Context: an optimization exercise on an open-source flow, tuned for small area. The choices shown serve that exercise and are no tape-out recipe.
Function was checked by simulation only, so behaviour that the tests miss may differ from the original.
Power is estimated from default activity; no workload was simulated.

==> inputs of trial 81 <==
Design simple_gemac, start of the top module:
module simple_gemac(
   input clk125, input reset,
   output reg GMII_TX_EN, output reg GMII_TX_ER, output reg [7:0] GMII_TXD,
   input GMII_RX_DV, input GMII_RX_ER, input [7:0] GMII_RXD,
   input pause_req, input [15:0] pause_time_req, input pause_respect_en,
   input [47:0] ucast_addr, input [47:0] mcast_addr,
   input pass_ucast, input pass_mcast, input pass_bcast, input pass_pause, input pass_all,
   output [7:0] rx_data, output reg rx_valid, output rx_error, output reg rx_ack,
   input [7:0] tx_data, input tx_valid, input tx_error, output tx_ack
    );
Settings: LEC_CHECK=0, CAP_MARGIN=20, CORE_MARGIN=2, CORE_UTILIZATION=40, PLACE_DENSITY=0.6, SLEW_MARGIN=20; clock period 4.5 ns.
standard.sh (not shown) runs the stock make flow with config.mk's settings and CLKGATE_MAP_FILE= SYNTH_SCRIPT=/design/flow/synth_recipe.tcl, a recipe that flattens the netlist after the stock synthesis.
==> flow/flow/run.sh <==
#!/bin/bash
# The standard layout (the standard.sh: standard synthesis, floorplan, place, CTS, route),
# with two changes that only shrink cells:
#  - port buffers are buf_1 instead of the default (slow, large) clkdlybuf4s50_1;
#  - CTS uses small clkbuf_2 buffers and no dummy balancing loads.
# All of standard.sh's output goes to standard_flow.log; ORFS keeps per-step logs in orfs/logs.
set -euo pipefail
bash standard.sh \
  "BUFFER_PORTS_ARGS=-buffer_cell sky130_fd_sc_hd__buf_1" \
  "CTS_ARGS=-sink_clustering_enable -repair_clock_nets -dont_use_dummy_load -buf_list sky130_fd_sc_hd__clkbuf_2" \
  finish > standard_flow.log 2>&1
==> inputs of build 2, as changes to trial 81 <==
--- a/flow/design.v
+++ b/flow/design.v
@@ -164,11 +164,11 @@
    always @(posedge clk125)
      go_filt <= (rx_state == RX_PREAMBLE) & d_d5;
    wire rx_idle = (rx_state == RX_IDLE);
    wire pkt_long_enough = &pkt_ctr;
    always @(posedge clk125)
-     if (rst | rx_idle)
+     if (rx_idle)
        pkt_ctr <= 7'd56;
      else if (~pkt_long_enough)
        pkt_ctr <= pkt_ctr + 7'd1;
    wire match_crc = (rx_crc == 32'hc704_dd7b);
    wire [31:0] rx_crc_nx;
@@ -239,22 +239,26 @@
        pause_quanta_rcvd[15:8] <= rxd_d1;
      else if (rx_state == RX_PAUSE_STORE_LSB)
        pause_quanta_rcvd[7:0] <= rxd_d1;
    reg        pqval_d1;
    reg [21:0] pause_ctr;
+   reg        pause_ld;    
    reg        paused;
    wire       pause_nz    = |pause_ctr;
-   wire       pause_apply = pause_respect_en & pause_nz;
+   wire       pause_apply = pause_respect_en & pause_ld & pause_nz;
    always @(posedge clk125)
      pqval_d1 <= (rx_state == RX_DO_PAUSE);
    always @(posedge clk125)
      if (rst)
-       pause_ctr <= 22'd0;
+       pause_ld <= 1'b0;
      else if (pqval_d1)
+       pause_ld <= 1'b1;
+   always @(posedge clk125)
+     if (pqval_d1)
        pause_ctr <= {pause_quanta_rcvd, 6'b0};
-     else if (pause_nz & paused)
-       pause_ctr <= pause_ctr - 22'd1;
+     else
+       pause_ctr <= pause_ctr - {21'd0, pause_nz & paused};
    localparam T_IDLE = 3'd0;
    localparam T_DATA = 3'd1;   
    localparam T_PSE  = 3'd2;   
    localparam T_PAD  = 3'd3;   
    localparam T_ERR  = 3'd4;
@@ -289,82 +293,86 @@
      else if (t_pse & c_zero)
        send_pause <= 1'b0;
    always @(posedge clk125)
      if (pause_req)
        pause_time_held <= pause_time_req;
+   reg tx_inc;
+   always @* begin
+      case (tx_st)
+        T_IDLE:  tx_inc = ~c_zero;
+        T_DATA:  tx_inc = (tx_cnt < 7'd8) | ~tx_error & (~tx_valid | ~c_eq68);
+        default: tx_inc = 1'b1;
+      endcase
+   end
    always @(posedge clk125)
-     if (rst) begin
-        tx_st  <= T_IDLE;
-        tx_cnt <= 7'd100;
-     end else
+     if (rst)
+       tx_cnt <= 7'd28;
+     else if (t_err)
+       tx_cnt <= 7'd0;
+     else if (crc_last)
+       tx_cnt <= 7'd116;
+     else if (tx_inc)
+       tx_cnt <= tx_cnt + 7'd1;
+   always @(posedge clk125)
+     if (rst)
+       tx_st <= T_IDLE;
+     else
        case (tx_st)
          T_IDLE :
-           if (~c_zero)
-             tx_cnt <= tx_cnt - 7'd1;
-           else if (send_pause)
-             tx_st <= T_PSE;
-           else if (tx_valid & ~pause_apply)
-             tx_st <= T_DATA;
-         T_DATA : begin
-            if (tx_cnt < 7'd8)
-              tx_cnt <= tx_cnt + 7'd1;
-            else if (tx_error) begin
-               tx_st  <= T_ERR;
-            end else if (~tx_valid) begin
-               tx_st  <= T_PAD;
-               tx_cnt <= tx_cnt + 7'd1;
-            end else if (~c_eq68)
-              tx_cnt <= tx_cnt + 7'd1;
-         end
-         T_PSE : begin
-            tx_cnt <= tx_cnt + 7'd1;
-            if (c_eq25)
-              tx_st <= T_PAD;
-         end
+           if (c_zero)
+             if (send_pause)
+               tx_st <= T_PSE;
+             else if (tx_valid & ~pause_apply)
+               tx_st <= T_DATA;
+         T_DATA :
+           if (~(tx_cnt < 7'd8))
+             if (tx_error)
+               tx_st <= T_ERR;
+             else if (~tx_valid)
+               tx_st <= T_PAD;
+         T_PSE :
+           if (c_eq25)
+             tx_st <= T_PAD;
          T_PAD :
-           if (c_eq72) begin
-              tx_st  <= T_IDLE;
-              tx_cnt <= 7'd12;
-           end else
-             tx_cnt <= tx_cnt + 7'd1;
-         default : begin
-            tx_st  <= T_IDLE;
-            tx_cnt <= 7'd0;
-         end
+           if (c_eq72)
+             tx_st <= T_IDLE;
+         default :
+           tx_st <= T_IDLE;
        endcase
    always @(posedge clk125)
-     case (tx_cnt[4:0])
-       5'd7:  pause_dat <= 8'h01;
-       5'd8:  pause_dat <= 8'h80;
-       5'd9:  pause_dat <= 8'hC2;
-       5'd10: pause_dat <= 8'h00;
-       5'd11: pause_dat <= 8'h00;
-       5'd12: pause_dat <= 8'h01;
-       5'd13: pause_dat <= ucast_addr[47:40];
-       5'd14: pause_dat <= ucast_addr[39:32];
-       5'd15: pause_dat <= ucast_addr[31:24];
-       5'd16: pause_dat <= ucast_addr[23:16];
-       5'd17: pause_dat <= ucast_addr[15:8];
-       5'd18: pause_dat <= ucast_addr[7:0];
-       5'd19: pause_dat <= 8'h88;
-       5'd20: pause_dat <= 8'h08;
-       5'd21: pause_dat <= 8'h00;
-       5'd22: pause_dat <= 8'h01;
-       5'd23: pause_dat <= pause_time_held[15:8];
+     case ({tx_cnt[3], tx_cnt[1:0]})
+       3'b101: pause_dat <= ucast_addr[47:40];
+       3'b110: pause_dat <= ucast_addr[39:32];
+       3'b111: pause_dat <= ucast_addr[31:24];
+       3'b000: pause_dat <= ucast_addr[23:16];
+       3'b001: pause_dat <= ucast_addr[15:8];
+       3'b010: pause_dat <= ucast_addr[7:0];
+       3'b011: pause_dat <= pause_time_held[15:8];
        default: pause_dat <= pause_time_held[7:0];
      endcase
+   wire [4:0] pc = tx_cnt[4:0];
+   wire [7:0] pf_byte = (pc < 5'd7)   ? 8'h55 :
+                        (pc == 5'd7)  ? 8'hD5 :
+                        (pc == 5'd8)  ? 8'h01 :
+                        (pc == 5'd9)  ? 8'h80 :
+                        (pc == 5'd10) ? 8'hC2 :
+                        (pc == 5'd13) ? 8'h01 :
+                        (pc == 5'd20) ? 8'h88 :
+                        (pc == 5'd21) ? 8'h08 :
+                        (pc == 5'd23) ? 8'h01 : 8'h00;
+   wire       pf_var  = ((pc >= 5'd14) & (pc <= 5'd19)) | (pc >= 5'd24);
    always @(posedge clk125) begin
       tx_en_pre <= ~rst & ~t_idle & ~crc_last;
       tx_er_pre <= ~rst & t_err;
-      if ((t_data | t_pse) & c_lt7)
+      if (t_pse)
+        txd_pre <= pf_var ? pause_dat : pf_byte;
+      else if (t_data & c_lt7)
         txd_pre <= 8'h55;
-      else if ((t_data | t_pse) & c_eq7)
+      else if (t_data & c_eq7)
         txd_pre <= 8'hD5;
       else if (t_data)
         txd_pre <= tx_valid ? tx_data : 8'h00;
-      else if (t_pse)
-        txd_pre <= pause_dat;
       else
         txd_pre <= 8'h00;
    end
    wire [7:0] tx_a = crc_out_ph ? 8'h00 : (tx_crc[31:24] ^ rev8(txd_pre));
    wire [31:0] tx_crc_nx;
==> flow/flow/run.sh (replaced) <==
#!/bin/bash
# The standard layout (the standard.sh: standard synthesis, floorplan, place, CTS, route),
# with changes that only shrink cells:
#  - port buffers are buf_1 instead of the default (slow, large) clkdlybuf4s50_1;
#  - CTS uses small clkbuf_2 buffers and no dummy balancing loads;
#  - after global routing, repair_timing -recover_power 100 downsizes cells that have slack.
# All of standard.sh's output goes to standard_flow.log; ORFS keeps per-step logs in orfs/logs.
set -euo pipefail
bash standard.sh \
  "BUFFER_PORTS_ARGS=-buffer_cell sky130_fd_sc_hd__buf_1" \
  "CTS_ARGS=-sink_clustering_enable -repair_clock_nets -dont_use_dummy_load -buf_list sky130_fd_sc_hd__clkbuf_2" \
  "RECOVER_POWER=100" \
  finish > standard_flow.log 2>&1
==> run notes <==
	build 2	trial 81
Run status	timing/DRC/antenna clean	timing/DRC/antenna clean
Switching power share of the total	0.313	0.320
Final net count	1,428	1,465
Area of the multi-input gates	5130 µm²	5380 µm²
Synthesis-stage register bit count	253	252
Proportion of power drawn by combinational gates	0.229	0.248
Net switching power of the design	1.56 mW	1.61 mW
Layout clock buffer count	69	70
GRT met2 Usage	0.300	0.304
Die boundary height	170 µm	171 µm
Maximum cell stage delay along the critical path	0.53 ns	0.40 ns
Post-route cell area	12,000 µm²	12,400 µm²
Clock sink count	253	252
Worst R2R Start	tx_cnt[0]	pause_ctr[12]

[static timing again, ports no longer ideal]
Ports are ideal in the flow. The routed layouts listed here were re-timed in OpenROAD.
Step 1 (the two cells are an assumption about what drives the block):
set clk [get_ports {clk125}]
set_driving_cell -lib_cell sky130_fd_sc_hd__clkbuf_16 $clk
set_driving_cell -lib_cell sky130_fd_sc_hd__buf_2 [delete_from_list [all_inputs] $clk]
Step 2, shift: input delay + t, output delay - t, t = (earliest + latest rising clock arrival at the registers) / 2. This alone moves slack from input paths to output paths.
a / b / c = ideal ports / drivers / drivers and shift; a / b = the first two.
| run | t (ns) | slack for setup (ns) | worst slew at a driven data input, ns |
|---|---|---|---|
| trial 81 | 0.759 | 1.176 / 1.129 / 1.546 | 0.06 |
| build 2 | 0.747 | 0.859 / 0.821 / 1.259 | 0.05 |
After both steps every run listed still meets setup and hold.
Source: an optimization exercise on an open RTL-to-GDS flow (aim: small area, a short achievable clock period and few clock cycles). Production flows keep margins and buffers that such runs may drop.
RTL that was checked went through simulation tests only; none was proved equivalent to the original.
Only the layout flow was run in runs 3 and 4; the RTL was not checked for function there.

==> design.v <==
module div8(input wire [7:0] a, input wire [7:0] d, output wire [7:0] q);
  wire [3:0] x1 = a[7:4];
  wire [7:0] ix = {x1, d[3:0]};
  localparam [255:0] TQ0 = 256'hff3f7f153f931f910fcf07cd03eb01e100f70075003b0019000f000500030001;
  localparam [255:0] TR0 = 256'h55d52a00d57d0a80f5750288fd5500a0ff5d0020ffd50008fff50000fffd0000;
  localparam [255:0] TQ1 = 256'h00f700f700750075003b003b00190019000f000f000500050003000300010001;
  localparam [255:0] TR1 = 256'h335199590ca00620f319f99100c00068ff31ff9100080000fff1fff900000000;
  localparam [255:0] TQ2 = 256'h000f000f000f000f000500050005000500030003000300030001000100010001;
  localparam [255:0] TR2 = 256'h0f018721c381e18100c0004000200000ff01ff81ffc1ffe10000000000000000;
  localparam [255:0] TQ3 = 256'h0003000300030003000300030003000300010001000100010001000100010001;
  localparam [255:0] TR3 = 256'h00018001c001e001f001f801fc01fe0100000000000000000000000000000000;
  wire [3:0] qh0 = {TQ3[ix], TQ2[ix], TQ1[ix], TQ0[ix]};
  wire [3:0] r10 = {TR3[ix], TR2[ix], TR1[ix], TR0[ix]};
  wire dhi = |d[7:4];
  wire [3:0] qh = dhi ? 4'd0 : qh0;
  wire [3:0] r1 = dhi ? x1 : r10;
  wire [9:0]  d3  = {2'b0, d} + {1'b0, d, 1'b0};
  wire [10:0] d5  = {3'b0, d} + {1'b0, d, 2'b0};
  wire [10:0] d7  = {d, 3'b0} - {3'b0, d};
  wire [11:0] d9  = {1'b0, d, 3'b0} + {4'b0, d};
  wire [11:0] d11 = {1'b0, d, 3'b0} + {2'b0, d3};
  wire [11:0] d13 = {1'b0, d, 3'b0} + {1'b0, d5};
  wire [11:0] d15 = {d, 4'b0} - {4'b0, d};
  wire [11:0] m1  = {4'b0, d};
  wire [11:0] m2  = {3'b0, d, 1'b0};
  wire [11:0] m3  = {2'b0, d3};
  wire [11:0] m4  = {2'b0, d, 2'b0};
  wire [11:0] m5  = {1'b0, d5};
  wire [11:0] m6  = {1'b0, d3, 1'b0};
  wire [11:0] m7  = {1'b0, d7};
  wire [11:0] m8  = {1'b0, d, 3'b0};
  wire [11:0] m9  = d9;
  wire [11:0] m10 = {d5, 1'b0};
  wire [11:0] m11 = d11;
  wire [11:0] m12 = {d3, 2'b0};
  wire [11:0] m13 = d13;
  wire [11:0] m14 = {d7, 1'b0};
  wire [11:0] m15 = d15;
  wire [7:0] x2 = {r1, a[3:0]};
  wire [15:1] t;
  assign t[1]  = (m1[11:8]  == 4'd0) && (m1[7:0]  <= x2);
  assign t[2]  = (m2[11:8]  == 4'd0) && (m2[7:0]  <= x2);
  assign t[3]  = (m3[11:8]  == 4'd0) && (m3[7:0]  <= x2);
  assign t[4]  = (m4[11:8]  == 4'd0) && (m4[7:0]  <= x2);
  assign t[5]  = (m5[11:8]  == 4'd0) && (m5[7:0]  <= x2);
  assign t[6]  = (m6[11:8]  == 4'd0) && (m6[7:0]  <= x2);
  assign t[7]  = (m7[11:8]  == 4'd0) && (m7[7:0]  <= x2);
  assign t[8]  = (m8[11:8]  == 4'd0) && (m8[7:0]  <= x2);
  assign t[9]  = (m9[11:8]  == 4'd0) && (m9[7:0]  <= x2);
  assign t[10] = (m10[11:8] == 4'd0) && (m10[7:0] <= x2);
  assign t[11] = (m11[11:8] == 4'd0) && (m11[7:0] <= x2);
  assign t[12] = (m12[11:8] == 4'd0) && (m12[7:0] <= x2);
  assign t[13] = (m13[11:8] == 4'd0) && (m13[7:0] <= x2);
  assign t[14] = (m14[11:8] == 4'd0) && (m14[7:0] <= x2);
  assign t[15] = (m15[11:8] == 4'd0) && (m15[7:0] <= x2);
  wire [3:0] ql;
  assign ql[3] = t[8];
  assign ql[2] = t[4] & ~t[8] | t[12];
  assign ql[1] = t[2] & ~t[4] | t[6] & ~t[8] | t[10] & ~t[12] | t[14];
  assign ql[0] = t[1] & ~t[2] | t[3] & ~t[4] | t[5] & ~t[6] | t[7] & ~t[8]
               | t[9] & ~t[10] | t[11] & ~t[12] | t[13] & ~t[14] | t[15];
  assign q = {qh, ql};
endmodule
☆ ☆ ☆ ☆
Work instruction: Pull out every line above that holds the word "shown".

Written reply:
Context: an optimization exercise on an open-source flow, tuned for small area. The choices shown serve that exercise and are no tape-out recipe.
standard.sh (not shown) runs the stock make flow with config.mk's settings and CLKGATE_MAP_FILE= SYNTH_SCRIPT=/design/flow/synth_recipe.tcl, a recipe that flattens the netlist after the stock synthesis.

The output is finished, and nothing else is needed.